One of the challenges of studying innovation here in Hive Research Lab is that the word has become so loaded in our discourse. Its ubiquity often renders it meaningless, and so as researchers working with this idea we need to be clear on what exactly we’re talking about when we say innovation.
The first thing to say about innovation is that, like many other words, it exists in our language in various forms. For example, take these four ways of using the word in context:
- “Our organization needs to produce more innovations!” (noun form)
- “Our organization needs to do more innovation!” (verb form)
- “The thing that organization made is totally innovative!” (adjective form modifying a noun)
- “The experimentation that organization does is so innovative!” (adjective form modifying a verb)
So when we say we’re studying innovation, we have to be clear about which form of the word we mean, because that has implications for how and what we track as part of our research process. For the purposes of this post, I’ll focus on the noun form, i.e., the “things” that we might call innovations. (In a future post, I’ll discuss the the verb form, which comprises the actions and processes that lead to those things.)

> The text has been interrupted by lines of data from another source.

Background: an optimization exercise with open tools, aiming at small area, a short achievable clock period and few clock cycles. Do not read the settings as production practice. Where RTL was checked, it was by simulation tests only, not by an equivalence proof against the original. The RTL of run 7 was laid out without a check of its function. No activity file was given, so power comes from the tool's default toggle rates.

===== flow/standard.sh =====
#!/bin/bash
# synth_recipe.tcl (not shown) runs the flow's synth.tcl, then flattens the netlist and writes it again
# the make line also repeats each setting of config.mk as NAME=value (left out here)
make -C /OpenROAD-flow-scripts/flow DESIGN_CONFIG=/design/flow/config.mk WORK_HOME=/design/flow/orfs CLKGATE_MAP_FILE= SYNTH_SCRIPT=/design/flow/synth_recipe.tcl "${@:-finish}"

===== flow/config.mk =====
export PLATFORM = sky130hd
export DESIGN_NAME = rtb_arith
export DESIGN_NICKNAME = rtb_arith
export VERILOG_FILES = /design/flow/design.v
export SDC_FILE = /design/flow/constraint.sdc
export NUM_CORES = 4
export LEC_CHECK = 0
export CAP_MARGIN = 20
export CORE_MARGIN = 2
export CORE_UTILIZATION = 65
export PLACE_DENSITY = 0.8
export SLEW_MARGIN = 20

===== flow/flow/run.sh =====
#!/bin/bash
set -euo pipefail
export SETUP_SLACK_MARGIN=6.5
export TNS_END_PERCENT=0
export BUFFER_PORTS_ARGS="-buffer_cell sky130_fd_sc_hd__buf_2"
bash standard.sh > standard.log 2>&1

===== flow/design.v =====
module rtb_arith (
    input  wire        clk,
    input  wire        rst,
    input  wire        in_valid,
    output wire        in_ready,
    input  wire [1:0]  op,
    input  wire [31:0] a,
    input  wire [31:0] b,
    output wire        out_valid,
    output wire [31:0] result,
    output wire        fits
);
    reg        rdy, ov, fit_q;
    reg        s_div, s_mul, s_pre, s_post, first;
    reg        is_f, neg;
    reg        big;         
    reg [4:0]  cnt;
    reg [31:0] d;
    reg [31:0] r;
    reg [31:0] q;
    assign in_ready  = rdy;
    assign out_valid = ov;
    assign result    = q;
    assign fits      = fit_q;
    wire [33:0] w   = {r, q[31:30]};
    wire [35:0] x   = {{2{s_mul & w[33]}}, w};
    wire [35:0] t1  = x - {4'b0000, d};
    wire [35:0] t2  = x - {3'b000, d, 1'b0};
    wire [35:0] c3s = x ^ {4'b1111, ~d} ^ {3'b111, ~d, 1'b1};
    wire [35:0] c3c = (x & {4'b1111, ~d}) | (x & {3'b111, ~d, 1'b1})
                    | ({4'b1111, ~d} & {3'b111, ~d, 1'b1});
    wire [36:0] t3c = {c3s, 1'b1} + {c3c[34:0], 1'b1, 1'b1};    
    wire [35:0] t3  = t3c[36:1];
    wire        g1  = ~t1[35];
    wire        g2  = ~t2[35];
    wire        g3  = ~t3[35];
    wire [1:0]  qd  = {g2, g3 | (g1 & ~g2)};
    wire        s3  = s_mul ? (q[1:0] == 2'd3) : g3;
    wire        s2  = s_mul ? (q[1:0] == 2'd2) : (g2 & ~g3);
    wire        s1  = s_mul ? (q[1:0] == 2'd1) : (g1 & ~g2);
    wire        s0  = s_mul ? (q[1:0] == 2'd0) : ~g1;
    wire [35:0] ts  = ({36{s3}} & t3) | ({36{s2}} & t2) | ({36{s1}} & t1) | ({36{s0}} & x);
    wire        qb  = g1;    
    wire skip16 = s_div & ~is_f & first & (q[31:16] < d[15:0]);
    wire [31:0] qneg = ~q + 32'd1;
    wire        last = (cnt == 5'd1);
    wire        nofit = is_f & first & (qb | big);
    reg [31:0] q_e, r_e;       
    always @* begin
        q_e = {q[15:0], 16'd0};
        r_e = {16'd0, q[31:16]};
        if (rdy) begin
            case (op)
                2'd0: begin q_e = 32'd0;        r_e = {2'b00, a[26:0], 3'd0}; end
                2'd1: begin q_e = {8'b11000000, a[23:0]}; r_e = 32'hFBFF_FFFF; end
                2'd2: begin q_e = a;            r_e = 32'd0; end
                default: begin q_e = 32'd0;     r_e = 32'd0; end
            endcase
        end else if (s_pre | s_post) begin
            q_e = qneg;
            r_e = 32'd0;
        end
    end
    wire        step = ~rdy & ~s_pre & ~s_post & ~skip16;
    wire [31:0] r_n  = ~step ? r_e : s_mul ? ts[35:4] : ts[31:0];
    wire [31:0] q_n  = ~step ? q_e
                     : (s_mul & last) ? ~{{3{ts[35]}}, ts[35:7]}
                     : s_mul ? {ts[3:2], 2'b00, q[29:2]}
                     : {q[29:0], qd & ~{2{nofit}}};
    always @(posedge clk) begin
        q  <= q_n;
        r  <= r_n;
        if (rst) begin
            rdy    <= 1'b1;
            ov     <= 1'b0;
            s_div  <= 1'b0;
            s_mul  <= 1'b0;
            s_pre  <= 1'b0;
            s_post <= 1'b0;
        end else begin
            ov <= 1'b0;
            if (rdy && in_valid) begin
                rdy   <= 1'b0;
                fit_q <= 1'b0;
                first <= 1'b1;
                is_f  <= (op == 2'd0);
                neg   <= 1'b0;
                big   <= |a[31:27];
                case (op)
                    2'd0: begin
                        d   <= b;
                        cnt <= 5'd13;
                        s_div <= 1'b1;
                    end
                    2'd1: begin
                        d     <= b;
                        cnt   <= 5'd12;
                        s_mul <= 1'b1;
                    end
                    2'd2: begin
                        d   <= {16'd0, b[15:0]};
                        neg <= a[31];
                        cnt <= 5'd16;
                        if (a[31]) s_pre <= 1'b1;
                        else       s_div <= 1'b1;
                    end
                    default: begin
                        rdy <= 1'b1;
                        ov  <= 1'b1;
                    end
                endcase
            end
            if (s_pre) begin
                s_pre <= 1'b0;
                s_div <= 1'b1;
            end
            if (s_div) begin
                cnt   <= cnt - 5'd1;
                first <= 1'b0;
                if (skip16) begin
                    cnt <= 5'd8;
                end else if (nofit) begin
                    s_div <= 1'b0;
                    rdy   <= 1'b1;
                    ov    <= 1'b1;
                end else if (last) begin
                    s_div <= 1'b0;
                    fit_q <= is_f;
                    if (neg)
                        s_post <= 1'b1;
                    else begin
                        rdy <= 1'b1;
                        ov  <= 1'b1;
                    end
                end
            end
            if (s_post) begin
                s_post <= 1'b0;
                rdy    <= 1'b1;
                ov     <= 1'b1;
            end
            if (s_mul) begin
                cnt <= cnt - 5'd1;
                if (last) begin
                    s_mul <= 1'b0;
                    rdy   <= 1'b1;
                    ov    <= 1'b1;
                end
            end
        end
    end
endmodule

===== flow/constraint.sdc =====
create_clock -name core_clock -period 10.0 [get_ports {clk}]
set_input_delay 2.0000 -clock core_clock [delete_from_list [all_inputs] [get_ports {clk}]]
set_output_delay 2.0000 -clock core_clock [all_outputs]
set_load 0.01 [all_outputs]

==> notes.md, run 1 <==
* Clk root buf: clkbuf_16
* Initial antenna violation count at 1
* Rows at 51
* Top cells by count, synth: 153 x nand2_1, 150 x a21oi_1, 124 x ha_1
* Worst vdd ir at 0.231 mV
* Synth Flop Type: dfxtp_1
* Vias/cell at 7.40
* # setup viols final at 0
* Worst path cell trace: clkinvlp_4, buf_12, ha_1, or4b_2, a211o_1, nand2_2, buf_4, nand2_1, a221oi_1, nor2_1
* Post-synth EDFFs at 43
* Initial Util at 66.4%
* Worst hold-check slack at 0.518 ns
* Max-slew headroom at between 20 and 25%
* Initial DRC count at 2284
* CORE AREA at around 20000 sq um
* CTS tree: built
* Routed WL per cell at 25.4 um
* IO Count at 104
* RSZ-0062 raised after global routing: true
* Synth top area share at about an eighth
* Critical Path Sink Type: flop
* Worst Path Required at approximately 10 ns
* Synth Register Bits at roughly 110
* Clock slew at reported path FFs at about 0.09 ns
* Vias in the first global route at 13100
* Final net count at roughly 1900
* DRC violations left at 0
* Final min period at 4.37 ns
* First-pass GRT wire length at between 70000 and 80000 um
* Crit path DAT at approximately 4.6 ns
* Mapped Avg Cell Area at 8.05 sq um
* Share of cells above drive strength 1 at 16.5%
* RePlAce Congestion at ~1.1
* Final hold viol count at 0
* Fmax at approximately 230 MHz
* Cell with the most instances after synthesis: nand2_1
* Post-synthesis sequential area ratio at about a fifth
* Diodes inserted at 0
* Clk sinks at 112
* Post-synth top area cell: ha_1
* Die H at between 100 and 150 um
* CP max-delay cell: or4b_2
* Status: complete, no violations
* Clock skew at 0.0102 ns
* WS Path Type: flop to flop
* First-pass iteration count of the detailed router at 13
* DP HPWL at 36500 um
* R2R depth at 10
* Antenna viol nets, final at 0
* Mapped cell area at 12900 sq um
* Startpoint types: flop
* Library cells used by synthesis at 79
* Grt ovf at 0
* Ys async rst share at 0%
* Max incr delay on CP at 0.83 ns
* Hold Path Stages at 2
* Worst skew pair latency at 0.37 ns
* Cts bufs inserted at 9
* Top cells by area, synth: ha_1 12%, dfxtp_1 11%, edfxtp_1 10%, a21oi_1 5.8%, fa_1 5.3%
* Setup TNS at 0 ns
* Worst-margin pin slew at 1.13 ns
* Maxcap violations at 0
* CTS max path bufs at 2
* Die width at 145 um
* CTS H-tree lvls at 3
* Total track usage at 44.8%
* Final Cycle Share at 43.7%
* Pins Over Slew Limit at 0
* Ys Warns at 1
* Cell leakage power at roughly 6.1 nW
* Post-Syn Nets at 1834
* Die area at around 21000 sq um
* Port bufs at 103
* Via Count at 14400
* Largest net degree at the start of global routing at 57
* Overall routed net length at approximately 49000 um
* Power Dens Cells at 312 nW/um^2
* Crit-path max FO at 23
* Layout area overhead at 13.2%
* Fillcell total at 1496
* Hold crit path type: flop to flop
* Post-Synthesis Cells at 1607
==> worst paths after layout <==
check,from,end,slack [ns]
setup / recovery,d[15],r[13],5.63
hold / removal,neg,s_post,0.52
setup reg to reg,d[15],r[13],5.63
hold reg to reg,neg,s_post,0.52
==> stage by stage <==
| stage | setup slack (ns) | power (mW) | cell area, sq um | utilization, % | instances |
|---|---|---|---|---|---|
| 4_1_cts | 5.76 | 4.20 | 14300 | 73.3 | 1939 |
| 5_1_grt | 5.55 | 4.77 | 14600 | 75.2 | 1949 |
| 3_5_place_dp | 4.89 | 3.59 | 13600 | 69.8 | 1906 |
| 3_3_place_gp | 5.02 | 3.56 | 13600 | 69.8 | 1906 |
| 2_1_floorplan | 6.06 | 2.77 | 12900 | - | 1607 |
| 6_report | 5.63 | 4.57 | 14600 | 75.2 | 1949 |
==> cells by family (layout without fill, tap and decap cells) <==
| family | Yosys count | in the layout | share of synthesized area (%) |
|---|---|---|---|
| xor gates and xnor gates | 110 | 110 | 7.45 |
| and+or+nand+nor | 460 | 460 | 17.2 |
| AOI/OAI and AO/OA | 604 | 604 | 32.3 |
| adders and majority gates | 158 | 158 | 17.3 |
| muxes | 3 | 3 | 0.271 |
| DFF | 112 | 112 | 20.7 |
| buffers and inverters | 160 | 237 | 4.92 |
==> cell type report <==
class | instances | area [sq um] | area share, %
sequential | 112 | 2680 | 18.3
timing repair buffer | 146 | 888 | 6.07
tap | 265 | 332 | 2.26
clock inverter | 6 | 70.1 | 0.478
multi-input combinational | 1335 | 10100 | 69.1
clock buffer | 10 | 229 | 1.56
inverter | 75 | 320 | 2.19
==> metal layers <==
metal,wire length (um),global-route usage [%]
met3,7730,10.6
met4,2710,18.5
met2,20200,65.9
met5,10,0
met1,18800,63.1
==> sequential cells by signal (all words and copies together) (netlist names), 5 cells and up <==
signal	flops
cnt	5
d	32
q	32
r	32
==> critical path: cells and delay by family, from the launching register on <==
family / cells / cell delay, ns
AO/OA/AOI/OAI: 2 / 1.09
adder cells (fa/ha/maj): 1 / 0.31
buffers and inverters: 3 / 0.72
flip-flops: 1 / 0.39
AND/OR/NAND/NOR: 4 / 1.71
==> cell usage in the layout (no fill, tap or decap), types with 16 or more instances in the layout <==
master    count
o21ai_0      98
fa_1         32
o211ai_1     18
o21a_1       17
edfxtp_1     43
nor3_1       28
xor2_1       49
dfxtp_1      66
buf_2       104
a221oi_1     23
a22oi_1      23
nand2_1     152
or3_1        16
buf_4        36
nor2_1       91
o31ai_1      19
inv_1        57
xnor2_1      61
nand3_1      40
a21oi_1     144
a21o_1       46
nor2b_1      27
ha_1        117
a211oi_1     19
==> report_power, final <==
part / internal [mW] / switching (mW) / leakage, nW / total (mW)
registers: 0.553 / 0.176 / 0.977 / 0.729
logic: 1.33 / 2.12 / 4.96 / 3.45
clock network: 0.179 / 0.211 / 0.146 / 0.391
==> repair_timing <==
action,CTS,global route
setup endpoints to repair,74,74
hold buffers,0,0
resized for setup,63,61
pin swaps,11,13
gates cloned,1,0
buffers inserted,16,10
Testbench counts, summed over its fixed seeds: cycles 34,385.
==> run 2, diff against run 1 <==
--- a/flow/flow/run.sh
+++ b/flow/flow/run.sh
@@ -2,3 +2,3 @@
 set -euo pipefail
-export SETUP_SLACK_MARGIN=6.5
+export SETUP_SLACK_MARGIN=5.8
 export TNS_END_PERCENT=0
--- a/flow/config.mk
+++ b/flow/config.mk
@@ -9,4 +9,4 @@
 export CORE_MARGIN = 2
-export CORE_UTILIZATION = 65
-export PLACE_DENSITY = 0.8
+export CORE_UTILIZATION = 55
+export PLACE_DENSITY = 0.7
 export SLEW_MARGIN = 20
==> run 2 against run 1 <==
Sequential share of layout area up 0.064 points. Final area decreased by 0.35%. Critical endpoint is now q[29]. Synthesized cell count unchanged. Critical path depth grew 5. Sequential power down 1%. Still clean on timing, DRC and antenna. Global-route usage down 5.7 points.
==> notes.md, run 2 <==
* Mapped cell area at 12900 sq um (unchanged)
* Vias/cell at 6.92 (-6.5%)
* DRC violations left at 0 (unchanged)
* Grt ovf at 0 (unchanged)
* Final WS setup at 5.71 ns (+0.0771 ns)
* Startpoint types: flop
* Reg2reg setup slack at 5.71 ns (+0.08 ns)
* Clk sinks at 112 (unchanged)
* Worst setup startpoint: q[31]
* Rows at 56 (+9.8%)
* Cell leakage power at 6.07 nW (-0.14%)
* Layout area overhead at 12.8%
* Share of cells above drive strength 1 at 15.8% (-0.67 points)
* Worst Path Required at 10.29 ns (+0.05 ns)
* Max incr delay on CP at 0.53 ns (-0.30 ns)
* Ys Warns at 1 (unchanged)
* Final min period at 4.29 ns (-0.0771 ns)
* Post-Synthesis Cells at 1607 (unchanged)
* Register Area at 2680 sq um (unchanged)
* Post-synthesis sequential area ratio at 20.7% (unchanged)
* CTS H-tree lvls at 3 (unchanged)
* Post-synth top area cell: ha_1
* Synth Register Bits at 112 (unchanged)
* Routed WL per cell at 24.6 um (-2.9%)
* Cts bufs inserted at 9 (unchanged)
* Diodes inserted at 0 (unchanged)
* Initial Util at 55.6% (-11 points)
* Library cells used by synthesis at 79 (unchanged)
* Clock skew at 0.0175 ns (+0.00732 ns)
* Area occupied by multi-input gates at 10000 sq um (-0.88%)
* RePlAce Congestion at 1.03 (-3.8%)
* Post-synth EDFFs at 43 (unchanged)
* Clock slew at reported path FFs at 0.10 ns (about the same)
* First-pass iteration count of the detailed router at 6 (-7)
* Total track usage at 39.0% (-5.7 points)
* Non-Filler Instances at 2005 (+2.9%)
* Crit path DAT at 4.59 ns (-0.02 ns)
* IO Count at 104 (unchanged)
* Via Count at 13900 (-3.8%)
* First-pass GRT wire length at 74000 um (-0.91%)
* CP delay by family, top: compound AO/OA/AOI/OAI gates
* Most common cell after layout, fill and taps aside: nand2_1
* Largest net degree at the start of global routing at 58 (+1.8%)
* RSZ-0062 raised after global routing: true
* Pins Over Slew Limit at 0 (unchanged)
* Top cells by area, synth: ha_1 12%, dfxtp_1 11%, edfxtp_1 10%, a21oi_1 5.8%, fa_1 5.3%
* DP HPWL at 37400 um (+2.4%)
* Overall routed net length at 49400 um (-0.10%)
* Top cells by count, synth: 153 x nand2_1, 150 x a21oi_1, 124 x ha_1
* CTS max path bufs at 2 (unchanged)
* Status: complete, no violations
* Antenna viol nets, final at 0 (unchanged)
* Port bufs at 103 (unchanged)
* Hold_sp: s_pre
* Worst vdd ir at 0.135 mV (-41%)
* Max-slew headroom at 26.2% (+1.7 points)
* Worst path cell trace: fa_1, inv_1, ha_2, fa_2, nor2b_4, o2111ai_4, a21oi_4, o2111ai_2, and3_4, buf_4, o31ai_2, o22ai_1, a21oi_1, a31oi_1, a22oi_1
* Clk root buf: clkbuf_16
* Die area at 24800 sq um (+18%)
* Worst-margin pin slew at 1.11 ns (-0.0249 ns)
* Mapped Avg Cell Area at 8.05 sq um (unchanged)
* Buf+Inv Stages, Crit Path at 2 (-1)
* Crit-path max FO at 8 (-65%)
* Placed insts at 1959 (+2.8%)
* Final hold viol count at 0 (unchanged)
* Worst skew pair latency at 0.38 ns (about the same)
* Post-Place Setup Slack at 4.82 ns (-0.0704 ns)
* Synth top area share at 12.0% (unchanged)
* Post-Syn Nets at 1834 (unchanged)
* Initial antenna violation count at 1 (unchanged)
* Maxcap violations at 0 (unchanged)
* Fmax at 233 MHz (+1.8%)
* End-of-flow core utilization at 62.7% (-13 points)
* Most frequent cells in the layout: 153 x nand2_1, 143 x a21oi_1, 116 x ha_1
* CORE AREA at 23300 sq um (+20%)
* Critical Path Sink Type: flop
* Final Cycle Share at 42.9% (-0.77 points)
* Hold crit path type: flop to flop
* Power Dens Cells at 308 nW/um^2 (-1.1%)
* Vias in the first global route at 12800 (-2.8%)
* Initial DRC count at 1879 (-18%)
* # hold bufs at CTS at 0 (unchanged)
* Die width at 157 um (+8.5%)
* WS Path Type: flop to flop
* # setup viols final at 0 (unchanged)
* Final net count at 1908 (+0.10%)
* CTS tree: built
* Reg2reg start: q[31]
* Setup TNS at 0 ns (unchanged)
* CP max-delay cell: fa_1
* Cell with the most instances after synthesis: nand2_1
* Ys async rst share at 0% (unchanged)
* Die H at 157 um (+8.5%)
* Fillcell total at 2153 (+44%)
* Synth Flop Type: dfxtp_1
* Top Registers: d x32, q x32, r x32
## run 2: changes by cell type in the layout (fill, tap and decap cells not counted), sizes merged
cell / delta
buf: +1
clkbuf: -1
clkinvlp: -2
inv: +3
mux2: +1
## run 2: path summary, 6_finish.rpt
path	to	cells past startpoint
max	q[29]	15
min	s_pre	1
max reg2reg	q[29]	15
min reg2reg	s_pre	1
## run 2: cell type report
cell class,count,area share [%]
inverter,75,2.13
multi-input combinational,1336,68.8
sequential,112,18.4
clock inverter,7,0.472
tap,319,2.74
timing repair buffer,147,5.98
clock buffer,9,1.54
## run 2: logic make-up (layout without fill, tap and decap cells)
logic type      after synthesis  after routing  synth area share, %
simple gates                460            460                 17.2
compound gates              604            604                 32.3
xor+xnor                    110            110                 7.45
buf+inv                     160            238                 4.92
flops                       112            112                 20.7
fa+ha+maj                   158            158                 17.3
mux                           3              4                0.271
## run 2: metal layers
metal | track usage, % | part of all wire [%]
met1 | 54.5 | 41
met4 | 16.5 | 4.9
met2 | 58.4 | 42
met3 | 8.04 | 12
met5 | 0 | 0.026
## run 2: power breakdown
group          internal [mW]  total (mW)  leakage (nW)  switching, mW
registers              0.553       0.722         0.977          0.169
logic                   1.30        3.38          4.95           2.08
clock network          0.178       0.394         0.145          0.216
total                   2.03        4.50          6.07           2.47
## run 2: repair_timing
| action | in CTS | in global routing |
|---|---|---|
| setup buffers | 7 | 22 |
| setup endpoints to repair | 67 | 66 |
| resized for setup | 43 | 61 |
| pin swaps | 5 | 14 |
| gates cloned | 1 | 0 |
## run 2: metrics by stage
| stage | total power [mW] | instance area, sq um | hold slack [ns] |
|---|---|---|---|
| 6_report | 4.50 | 14600 | 0.537 |
| 5_1_grt | 4.73 | 14600 | 0.543 |
| 4_1_cts | 4.13 | 14100 | 0.535 |
| 3_5_place_dp | 3.59 | 13600 | 0.497 |
| 3_3_place_gp | 3.59 | 13600 | 0.505 |
| 2_1_floorplan | 2.77 | 12900 | 0.448 |
==> run 3, diff against run 2 <==
--- a/flow/flow/run.sh
+++ b/flow/flow/run.sh
@@ -2,3 +2,3 @@
 set -euo pipefail
-export SETUP_SLACK_MARGIN=5.8
+export SETUP_SLACK_MARGIN=6.5
 export TNS_END_PERCENT=0
--- a/flow/config.mk
+++ b/flow/config.mk
@@ -7,3 +7,3 @@
 export LEC_CHECK = 0
-export CAP_MARGIN = 20
+export CAP_MARGIN = 0
 export CORE_MARGIN = 2
@@ -11,2 +11,2 @@
 export PLACE_DENSITY = 0.7
-export SLEW_MARGIN = 20
+export SLEW_MARGIN = 0
==> run 3 against run 2 <==
Non-clock buffer count is 3 higher. Sequential share of layout area fell by 0.063 points. Largest power group unchanged. Critical path type unchanged. Final cell count grew 0.20%.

In reviewing the academic literature, we’ve found five dimensions that are usually referred to in some way when characterizing an “innovation”:
- “Value Added”/Beneficence of an Innovation – this dimension speaks to the normative qualities of an innovation. Is a given practice/technology/idea “better” than what came before it? This begs the questions of according to whom, and by what measure? Definitions that focus on “value added” imply an evaluation of some sort.
- Novelty of an Innovation – almost all definitions focus to some degree on whether something might be considered new, though novelty is acknowledged as variable based on context (“absolute” vs “relative” novelty). New to an individual, new to a team, new to a firm, new to a field, etc. can all be considered and specified within a definition of innovation. Also referenced here is “perceived” novelty by a given actor.

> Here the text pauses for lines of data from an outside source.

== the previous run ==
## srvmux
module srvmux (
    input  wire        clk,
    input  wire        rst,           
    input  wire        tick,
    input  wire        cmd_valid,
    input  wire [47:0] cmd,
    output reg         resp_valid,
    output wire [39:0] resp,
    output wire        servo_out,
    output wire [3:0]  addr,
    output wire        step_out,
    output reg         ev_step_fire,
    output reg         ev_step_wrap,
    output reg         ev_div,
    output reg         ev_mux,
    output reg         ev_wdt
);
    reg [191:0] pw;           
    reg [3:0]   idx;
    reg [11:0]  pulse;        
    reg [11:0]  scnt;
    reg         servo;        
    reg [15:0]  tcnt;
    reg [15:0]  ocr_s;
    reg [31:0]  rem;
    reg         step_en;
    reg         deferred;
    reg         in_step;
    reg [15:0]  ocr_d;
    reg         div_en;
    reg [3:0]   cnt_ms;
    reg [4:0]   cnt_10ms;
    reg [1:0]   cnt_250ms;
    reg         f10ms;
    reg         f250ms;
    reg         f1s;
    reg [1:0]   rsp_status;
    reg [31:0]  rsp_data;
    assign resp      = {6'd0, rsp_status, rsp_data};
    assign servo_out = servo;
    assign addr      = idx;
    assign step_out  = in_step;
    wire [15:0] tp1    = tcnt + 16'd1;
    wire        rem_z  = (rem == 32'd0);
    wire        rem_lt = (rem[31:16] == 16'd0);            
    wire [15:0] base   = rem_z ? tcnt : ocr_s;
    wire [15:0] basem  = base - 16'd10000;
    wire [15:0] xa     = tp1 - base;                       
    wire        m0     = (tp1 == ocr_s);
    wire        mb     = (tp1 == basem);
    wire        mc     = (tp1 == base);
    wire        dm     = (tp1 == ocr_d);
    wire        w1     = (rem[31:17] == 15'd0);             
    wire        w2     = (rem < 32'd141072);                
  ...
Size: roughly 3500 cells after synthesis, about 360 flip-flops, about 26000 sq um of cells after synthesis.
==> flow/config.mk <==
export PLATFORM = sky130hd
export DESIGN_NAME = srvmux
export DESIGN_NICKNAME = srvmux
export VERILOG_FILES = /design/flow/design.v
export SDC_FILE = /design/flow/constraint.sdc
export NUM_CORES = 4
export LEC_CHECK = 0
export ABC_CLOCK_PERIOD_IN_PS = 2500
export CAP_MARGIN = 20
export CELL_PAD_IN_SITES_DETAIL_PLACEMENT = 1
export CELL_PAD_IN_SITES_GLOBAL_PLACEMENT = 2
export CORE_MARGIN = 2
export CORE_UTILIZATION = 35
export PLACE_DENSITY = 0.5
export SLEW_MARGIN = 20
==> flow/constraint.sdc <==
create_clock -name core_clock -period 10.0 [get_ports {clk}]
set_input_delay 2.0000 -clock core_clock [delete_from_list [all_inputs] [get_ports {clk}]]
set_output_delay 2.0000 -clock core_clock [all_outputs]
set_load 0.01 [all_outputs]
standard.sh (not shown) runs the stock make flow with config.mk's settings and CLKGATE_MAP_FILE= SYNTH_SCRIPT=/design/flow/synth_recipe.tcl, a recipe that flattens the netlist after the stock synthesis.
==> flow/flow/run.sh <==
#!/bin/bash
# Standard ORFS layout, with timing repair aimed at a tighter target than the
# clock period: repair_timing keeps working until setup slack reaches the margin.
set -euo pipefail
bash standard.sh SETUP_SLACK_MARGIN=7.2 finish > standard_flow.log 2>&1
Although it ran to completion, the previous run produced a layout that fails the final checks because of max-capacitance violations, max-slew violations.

- Form of an Innovation – innovations are often grouped according to some form that they take, such as product innovations, process innovations (which refers usually to innovation processes themselves, eg – a rapid prototyping approach, assembly lines, supply chains, etc.), or organizational model innovations. This can be extended in other ways, delineating various forms like technologies, practices, program models, design principles, etc.
- Origins of an Innovation – was the innovation internally conceived or externally adopted, or some combination? Obviously, on a micro level, all innovation is some combination, but various ways of operationalizing and measuring could likely determine whether an innovation has an external or internal basis in relation to the unit of analysis (individual, team, organization, field, nation, etc.).
- Degree of an Innovation – is an innovation a radical departure from existing approaches within a unit of analysis, or an incremental improvement? Again, degree can be contextually determined. Something might be a radical departure from existing practice in one organization, but is considered just an incremental improvement from the level of the field.
In getting to a definition of innovation, each of these dimensions is something we think about, with a general rule of thumb being to ask ourselves the questions “Is that aspect of innovation something that actually matters to us in studying Hive NYC? Does it do work for us in our investigations?”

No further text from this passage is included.